─── Record extracts ───

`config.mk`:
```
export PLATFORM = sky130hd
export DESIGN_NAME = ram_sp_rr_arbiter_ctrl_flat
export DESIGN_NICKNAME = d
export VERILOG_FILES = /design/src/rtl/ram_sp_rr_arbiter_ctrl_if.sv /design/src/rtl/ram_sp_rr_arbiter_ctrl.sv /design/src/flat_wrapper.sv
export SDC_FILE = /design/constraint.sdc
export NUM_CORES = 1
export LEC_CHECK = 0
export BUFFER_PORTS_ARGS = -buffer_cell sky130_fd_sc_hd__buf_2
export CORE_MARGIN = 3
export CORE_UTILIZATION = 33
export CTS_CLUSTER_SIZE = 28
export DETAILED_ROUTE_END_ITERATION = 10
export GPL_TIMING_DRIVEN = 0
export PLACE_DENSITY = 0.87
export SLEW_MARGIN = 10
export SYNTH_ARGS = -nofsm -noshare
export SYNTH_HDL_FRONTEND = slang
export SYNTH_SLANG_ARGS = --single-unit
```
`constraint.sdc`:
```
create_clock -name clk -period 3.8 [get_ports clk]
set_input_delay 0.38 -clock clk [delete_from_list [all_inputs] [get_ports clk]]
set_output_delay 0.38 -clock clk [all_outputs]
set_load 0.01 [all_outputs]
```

───

# Activity
Every record must be transcribed exactly, with no line skipped.

# Expected answer
`config.mk`:
```
export PLATFORM = sky130hd
export DESIGN_NAME = ram_sp_rr_arbiter_ctrl_flat
export DESIGN_NICKNAME = d
export VERILOG_FILES = /design/src/rtl/ram_sp_rr_arbiter_ctrl_if.sv /design/src/rtl/ram_sp_rr_arbiter_ctrl.sv /design/src/flat_wrapper.sv
export SDC_FILE = /design/constraint.sdc
export NUM_CORES = 1
export LEC_CHECK = 0
export BUFFER_PORTS_ARGS = -buffer_cell sky130_fd_sc_hd__buf_2
export CORE_MARGIN = 3
export CORE_UTILIZATION = 33
export CTS_CLUSTER_SIZE = 28
export DETAILED_ROUTE_END_ITERATION = 10
export GPL_TIMING_DRIVEN = 0
export PLACE_DENSITY = 0.87
export SLEW_MARGIN = 10
export SYNTH_ARGS = -nofsm -noshare
export SYNTH_HDL_FRONTEND = slang
export SYNTH_SLANG_ARGS = --single-unit
```
`constraint.sdc`:
```
create_clock -name clk -period 3.8 [get_ports clk]
set_input_delay 0.38 -clock clk [delete_from_list [all_inputs] [get_ports clk]]
set_output_delay 0.38 -clock clk [all_outputs]
set_load 0.01 [all_outputs]
```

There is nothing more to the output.